The Plone Symposium March 8-10 was a very special event. It was one of the first events to be held in New Orleans post Katrina. Quite a few people were hesitant to come to the Symposium event since New Orleans was shown in such bad condition on the national news. We still managed to pull in about 100 attendee's for a full three days of tutorials, talks, birds of feather and lightning talks. Oh and of course socializing. Lots of socializing *grin*
Some Links
- New Orleans Symposium 2006 Homepage at, http://plone.org/events/regional/nola06/
- Presentations and Video are Online at, http://plone.org/events/regional/nola06/presentation-material-and-video
- Symposium PDF Brochure Inside Cover and Outside Cover
- Tag Pictures in Flickr under nolaplone2006
Tag Links in del.icio.us under nolaplone2006
Day 1 - Tutorials
The tutorials went off without a hitch. Geoff Davis stole the show with his Make Plone Go Fast! Tutorial. It was 3 hours of mind bending insanity that shows off his latest project, CacheFu. The other presenters were no slouches either: Nate Aune talked about rich multimedia capabilities, Joel Burton discussed Best Practices of Plone Development, and the One NorthWest krewe talked about Nonprofit success with Plone. All the tutorials were treasures for their audiences. Socializing started early and broke off before midnight (for most people ;) at the Hookah Cafe.
Day 2 - Talks
The talks started out with the traditional banter betwen Alexander Limi and myself talking about the State of Plone. The major events in the world of Plone is the software seeing larger adoption by multinational organizations and more sophisticated deployments. Told people not to worry about Zope 3, if they continue the "Plone Way" of doing things — we will get you to Zope 3 some time down the line. Until then, we will simply start using more and more Zope 3 technologies in Plone - TODAY. Case in point, Plone 2.5 which is now in beta (hooray!) uses lots of Zope 3 technologies.
The rest of the talks that day were fantastic. The big draws for the day were Bling!, Open Source CMS Landscape, and Open Source Legal Issues. Later that night we all hung out at Mimi's in the Marigny. The band was marginal -- nothing great. But according to Wheat the food was excellent. I had a great talk with Scott Kelley, who gave me some good insights into enterprise usage of Plone.

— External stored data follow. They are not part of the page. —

==> /design/flow/design.v <==
`timescale 1ns / 1ps
module SevenSeg_Display_Out(input [15:0] big_bin, input clk, output [6:0] seven, output [3:0] AN);
	wire [3:0] small_bin;
	seven_alternate Selector(.big_bin(big_bin), .small_bin(small_bin), .AN(AN), .seven(seven), .clk(clk));
	binary_to_DEC_segment BCDConvert(.bin(small_bin), .seven(seven));
endmodule
module binary_to_DEC_segment(bin,seven);	
input [3:0] bin;
output reg [6:0] seven;  
initial	 
	seven=0;
always @ (*)
	case(bin)	
		0:	seven = 7'b0000001;
		1:	seven = 7'b1001111;
		2: seven = 7'b0010010;
		3: seven = 7'b0000110;
		4: seven = 7'b1001100;
		5: seven = 7'b0100100;
		6: seven = 7'b0100000;
		7: seven = 7'b0001111;
		8: seven = 7'b0000000;
		9: seven = 7'b0000100;
		default: seven = 7'b1111111;  
	endcase
endmodule	
module seven_alternate (big_bin, small_bin, AN, seven, clk);   
    input [15:0] big_bin;         
    output reg [3:0] small_bin;  
    output reg [3:0] AN;	  
	 output [6:0] seven;
    input clk;                   
    reg [1:0] count;             
	 reg clk_1kHz;
	 reg  [17:0] clkCount;
    initial begin  
        AN = 0;
        small_bin = 0;  
        count= 0;
		  clk_1kHz = 0;
		  clkCount = 17'b0;
    end 
    always @ (posedge clk) begin    
        count= count+ 1'b1;
        case (count)    
            0: 
				begin
                AN = 4'b1110;
                small_bin = big_bin[3:0];
            end 
            1: 
				begin
                AN = 4'b1101;
                small_bin = big_bin[7:4];
            end 
            2: 
				begin
               AN = 4'b1011;  
               small_bin = big_bin[11:8];
				end
            3: 
				begin
               AN = 4'b0111;  
               small_bin = big_bin[15:12];
				end
            default: 
				begin
               AN = 4'b1111; 
               small_bin = big_bin[3:0];
				end
        endcase 
    end
endmodule   
==> /design/flow/run.sh <==
#!/bin/bash
# OpenROAD 26Q1-2900-gdf79404cd8, Yosys 0.63+post, stock flow scripts
make -C /OpenROAD-flow-scripts/flow DESIGN_CONFIG=/design/flow/config.mk WORK_HOME=/design/flow/orfs finish
==> /design/flow/config.mk <==
export PLATFORM = sky130hd
export DESIGN_NAME = SevenSeg_Display_Out
export DESIGN_NICKNAME = SevenSeg_Display_Out
export VERILOG_FILES = /design/flow/design.v
export SDC_FILE = /design/flow/constraint.sdc
export NUM_CORES = 4
export LEC_CHECK = 1
export CORE_AREA = 10 10 76 76
export DIE_AREA = 0 0 86 86
==> /design/flow/constraint.sdc <==
current_design SevenSeg_Display_Out

set clk_period 1.4
set clk_io_pct 0.2

create_clock -name clk0 -period $clk_period [get_ports {clk}]

set non_clock_inputs [all_inputs -no_clocks]
set_input_delay [expr $clk_period * $clk_io_pct] -clock clk0 $non_clock_inputs
set_output_delay [expr $clk_period * $clk_io_pct] -clock clk0 [all_outputs]
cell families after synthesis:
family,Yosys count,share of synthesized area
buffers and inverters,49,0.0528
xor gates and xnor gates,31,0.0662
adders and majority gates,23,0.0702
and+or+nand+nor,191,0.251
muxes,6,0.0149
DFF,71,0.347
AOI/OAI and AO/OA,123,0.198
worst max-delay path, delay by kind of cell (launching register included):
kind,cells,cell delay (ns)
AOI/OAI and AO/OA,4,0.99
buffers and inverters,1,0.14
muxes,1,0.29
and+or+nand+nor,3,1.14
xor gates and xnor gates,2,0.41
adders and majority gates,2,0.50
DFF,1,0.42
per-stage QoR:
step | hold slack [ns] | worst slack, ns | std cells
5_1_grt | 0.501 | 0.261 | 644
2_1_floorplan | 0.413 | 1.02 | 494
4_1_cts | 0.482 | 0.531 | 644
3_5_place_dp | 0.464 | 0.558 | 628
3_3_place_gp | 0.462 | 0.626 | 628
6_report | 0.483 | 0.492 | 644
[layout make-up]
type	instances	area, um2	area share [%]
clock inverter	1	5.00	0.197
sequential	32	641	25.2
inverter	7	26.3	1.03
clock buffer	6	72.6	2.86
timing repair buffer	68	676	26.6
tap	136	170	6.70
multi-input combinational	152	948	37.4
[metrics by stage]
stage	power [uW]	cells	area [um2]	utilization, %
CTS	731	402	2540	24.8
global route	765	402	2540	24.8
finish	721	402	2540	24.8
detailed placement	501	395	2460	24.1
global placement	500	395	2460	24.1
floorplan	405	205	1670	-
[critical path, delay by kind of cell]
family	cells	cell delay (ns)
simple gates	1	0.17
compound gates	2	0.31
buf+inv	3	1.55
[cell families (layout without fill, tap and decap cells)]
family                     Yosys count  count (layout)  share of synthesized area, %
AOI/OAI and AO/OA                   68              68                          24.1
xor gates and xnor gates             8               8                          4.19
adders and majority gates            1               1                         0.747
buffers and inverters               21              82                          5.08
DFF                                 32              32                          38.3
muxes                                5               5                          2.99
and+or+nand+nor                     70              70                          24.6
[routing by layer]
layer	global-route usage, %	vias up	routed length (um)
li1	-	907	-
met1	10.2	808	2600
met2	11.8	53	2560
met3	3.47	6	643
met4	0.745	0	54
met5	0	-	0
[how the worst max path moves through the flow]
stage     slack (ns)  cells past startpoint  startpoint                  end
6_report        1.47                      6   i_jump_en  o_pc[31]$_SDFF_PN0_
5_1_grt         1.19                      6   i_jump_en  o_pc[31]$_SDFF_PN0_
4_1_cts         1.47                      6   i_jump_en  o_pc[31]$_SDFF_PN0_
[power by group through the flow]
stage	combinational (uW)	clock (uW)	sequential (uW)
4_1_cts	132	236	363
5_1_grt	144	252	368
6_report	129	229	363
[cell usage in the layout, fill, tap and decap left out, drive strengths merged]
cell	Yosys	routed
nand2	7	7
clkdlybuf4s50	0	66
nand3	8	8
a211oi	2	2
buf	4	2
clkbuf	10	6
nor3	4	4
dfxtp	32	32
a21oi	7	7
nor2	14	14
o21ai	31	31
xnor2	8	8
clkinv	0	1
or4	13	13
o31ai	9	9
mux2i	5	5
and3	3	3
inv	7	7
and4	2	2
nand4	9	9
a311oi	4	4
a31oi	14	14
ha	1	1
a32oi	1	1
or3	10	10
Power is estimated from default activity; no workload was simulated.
--- ./design.v ---
module clockDivider (
  input clk,
  input resetn,
  output logic div2,
  output logic div4,
  output logic div6
);
    logic cnt2;
    logic [1:0] cnt4;
    logic [3:0] cnt6;
    always @(posedge clk) begin
        if (!resetn) begin
            cnt2 <= 0;
            cnt4 <= 0;
            cnt6 <= 0;
        end else begin
            cnt2 <= cnt2 + 1;
            cnt4 <= cnt4 + 1;
            cnt6 <= (cnt6 + 1) % 6;
        end
    end
    assign div2 = (cnt2 == 1);
    assign div4 = (cnt4 == 1) || (cnt4 == 2);
    assign div6 = (cnt6 == 1) || (cnt6 == 2) || (cnt6 == 3);
endmodule
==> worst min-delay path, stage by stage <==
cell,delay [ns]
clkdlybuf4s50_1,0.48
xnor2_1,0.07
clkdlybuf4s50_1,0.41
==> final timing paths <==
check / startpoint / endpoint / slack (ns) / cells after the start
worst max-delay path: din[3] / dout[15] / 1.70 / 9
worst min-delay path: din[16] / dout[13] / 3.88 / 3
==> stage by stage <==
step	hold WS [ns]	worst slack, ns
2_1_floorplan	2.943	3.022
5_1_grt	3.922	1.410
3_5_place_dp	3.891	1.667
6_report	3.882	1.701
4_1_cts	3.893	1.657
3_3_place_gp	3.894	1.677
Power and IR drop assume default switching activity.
**run.sh**
```bash
#!/bin/bash
# OpenROAD 26Q1-2900-gdf79404cd8, Yosys 0.63+post, stock flow scripts
make -C /OpenROAD-flow-scripts/flow DESIGN_CONFIG=/design/flow/config.mk WORK_HOME=/design/flow/orfs finish
```
**config.mk**
```make
export PLATFORM = sky130hd
export DESIGN_NAME = fizzBuzz
export DESIGN_NICKNAME = fizzBuzz
export VERILOG_FILES = /design/flow/design.v
export SDC_FILE = /design/flow/constraint.sdc
export NUM_CORES = 4
export LEC_CHECK = 1
export CORE_AREA = 10 10 75 75
export DIE_AREA = 0 0 85 85
```
**constraint.sdc**
```tcl
current_design fizzBuzz

set clk_period 3.0
set clk_io_pct 0.2

create_clock -name clk0 -period $clk_period [get_ports {clk}]

set non_clock_inputs [all_inputs -no_clocks]
set_input_delay [expr $clk_period * $clk_io_pct] -clock clk0 $non_clock_inputs
set_output_delay [expr $clk_period * $clk_io_pct] -clock clk0 [all_outputs]
```
**design.v**
```verilog
module fizzBuzz #(parameter
    FIZZ=3,
    BUZZ=5,
    MAX_CYCLES=100
) (
    input clk,
    input resetn,
    output logic fizz,
    output logic buzz,
    output logic fizzbuzz
);
    logic [$clog2(MAX_CYCLES)-1:0] counter;
    logic [$clog2(FIZZ)-1:0] fizz_cnt;
    logic [$clog2(BUZZ)-1:0] buzz_cnt;
    always @(posedge clk) begin
        if (!resetn || counter >= MAX_CYCLES-1) begin
            counter <= 0;
            fizz_cnt <= 0;
            buzz_cnt <= 0;
        end else begin
            counter <= counter + 1;
            fizz_cnt <= (fizz_cnt == FIZZ-1) ? 0 : fizz_cnt + 1;
            buzz_cnt <= (buzz_cnt == BUZZ-1) ? 0 : buzz_cnt + 1;
        end
    end
    assign fizz = (fizz_cnt == 0);
    assign buzz = (buzz_cnt == 0);
    assign fizzbuzz = (fizz_cnt == 0) && (buzz_cnt == 0);
endmodule
```
==> results.yml <==
# flow metrics
run_status:
  outcome: "completed"
critical_path:
  slowest_stage: "clkdlybuf4s50_1"
  critPathMaxFanout: 3
  slowest_delay_ns: 0.39
  crit_type: "flop to primary output"
  cp-end-kind: "primary output"
  critPathArrivalTime_ns: 1.55
  required_ns: 2.40
  startpoint_type: "flop"
  crit_chain: "inv_1 -> ha_1 -> nor2b_1 -> and2_1 -> clkdlybuf4s50_1"
clock_tree:
  cts_max_level: 1
  path_clk_slew_ns: 0.05
  numCtsBuffers: 3
  cts_buffer_depth: 2
  clockRootBuffer: "clkbuf_8"
  hold_buffers: 0
  cts_setup_buffers: 0
  ctsResizeCount: 0
  cts_tree: "yes"
  worstSkewPairLatency_ns: 0.24
  cts.sinks: 12
timing:
  fin_crit_ns: 2.15
  skew_ns: 0.000439
  final_max_slew_viol_count: 0
  finalSetupTns_ns: 0
  finalSetupViolCount: 0
  max_slew_margin_pct: 76.2
  tightest_slew_ns: 0.355
  period_used_pct: 71.7
  fmax_ghz: 0.465
  finalHoldViolations: 0
  rsz0062_at_grt: "false"
pwr:
  p_switching_mw: 0.199
  p_seq_share_pct: 38.2
  combPwrFrac_pct: 35.5
  pwr-share-clk_pct: 26.3
  swShare_pct: 30.2
  powerDensity_nw_per_um2: 886
  p_leak_nw: 0.285
  intPower_mw: 0.461
  ir_drop_v: 0.000435
drt:
  finalWirelength_mm: 1.01
  n_antenna_cell: 0
  wl_per_cell_microns: 8.65
  drtIter0Drc: 12
  ant_nets: 0
  vias: 417
  drt-pass1-iter-count: 2
  avgViaCountPerCell: 3.56
  drc: 0
floorplanning:
  initCoreUtil_pct: 14.5
  die_h_microns: 85
  rows: 23
  fp.dieW_microns: 85
  chip_area_sq_um: 7230
  core_sq_um: 4060
  io_pins: 5
layout:
  syn_to_final_growth_pct: 26.9
  lay_top_count: "dfxtp_1"
  fillers: 425
  drive_gt1_share_pct: 16.4
  final_util_pct: 18.3
  lay_top_cells: "dfxtp_1 (12), inv_1 (6), nand2_1 (6), nor2_1 (6), ha_1 (5)"
global_route:
  globalRouteTotalUtil_pct: 2.94
  grt_max_degree: 8
  grt_pass1_wl_mm: 1.88
  grt-ovfl-total: 0
  grt_pass1_vias: 432
  antenna_found_initial: 0
worst_hold_path:
  hp-class: "flop to flop"
placed_design:
  dp_hpwl_microns: 706
  place.gp.congestion: 0.789
  io_buffers: 4
yosys:
  syn-cell-area_sq_um: 587
  ys_types: 22
  ys.flops: 12
  yosys_warnings: 1
  ys_cells: 59
  syn_inst: 59
  synth.avg_cell_area_sq_um: 9.95
  yosysSeqAreaShare_pct: 40.9
  ys_chip_area_sq_um: 587
job:
  warnings: 27
  cap_violations: 0
==> power groups by stage <==
stage | registers (mW) | clock network (mW) | logic [mW]
5_1_grt | 0.259 | 0.186 | 0.275
4_1_cts | 0.252 | 0.176 | 0.239
6_report | 0.252 | 0.173 | 0.234
==> Yosys cell counts (all sizes together) <==
library cell  number  area (sq um)
inv                6          22.5
nand3              2          10.0
nand4b             1          8.76
ha                 5          62.6
a41oi              1          8.76
nor3               1          5.00
a31oi              1          21.3
xor2               2          17.5
nor2               6          22.5
and2               2          12.5
nor2b              2          12.5
o22ai              1          6.26
nand2              6          22.5
dfxtp             12           240
nor4               1          21.3
nor3b              3          32.5
a41o               1          11.3
xnor2              1          8.76
a211oi             1          7.51
a21boi             2          22.5
a21oi              2          10.0
==> metal layers <==
layer | share of wire [%] | wire length, microns | up-vias | track usage, %
li1 | - | - | 217 | -
met1 | 55 | 557 | 189 | 4.12
met2 | 35 | 356 | 9 | 3.75
met3 | 9.2 | 93 | 2 | 2.02
met4 | 0.40 | 4 | 0 | 0.150
met5 | 0 | 0 | - | 0
==> critical path: cells and delay by family, from the launching register on <==
kind	cells	cell delay, ns
buf+inv	2	0.45
flops	1	0.36
simple gates	2	0.29
fa+ha+maj	1	0.21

Day 3 - Talks continued...
The highlight I was waiting for — the keynote was none other than NPR's own Andrei Codrescu. His talk was great and fairly ad hoc talking about conference goers has helping New Orleans as well as being a creative force. It was very good to have Coderscu as a keynote for a Plone event. One of the most important aspects we must keep alive throughout the Python community is the multidisciplinary respect and engagement of other fields. Hearing tales about the making of Alice at IPC 8 and all of the Python talks at IPC focused around the exploratory usages of Python were truly stimulating. If there is anything to strive for, it's to have conference goers staying on their toes and I felt Codrescu did his part and accomplished what I wanted him to — to surprise and catch some people off guard.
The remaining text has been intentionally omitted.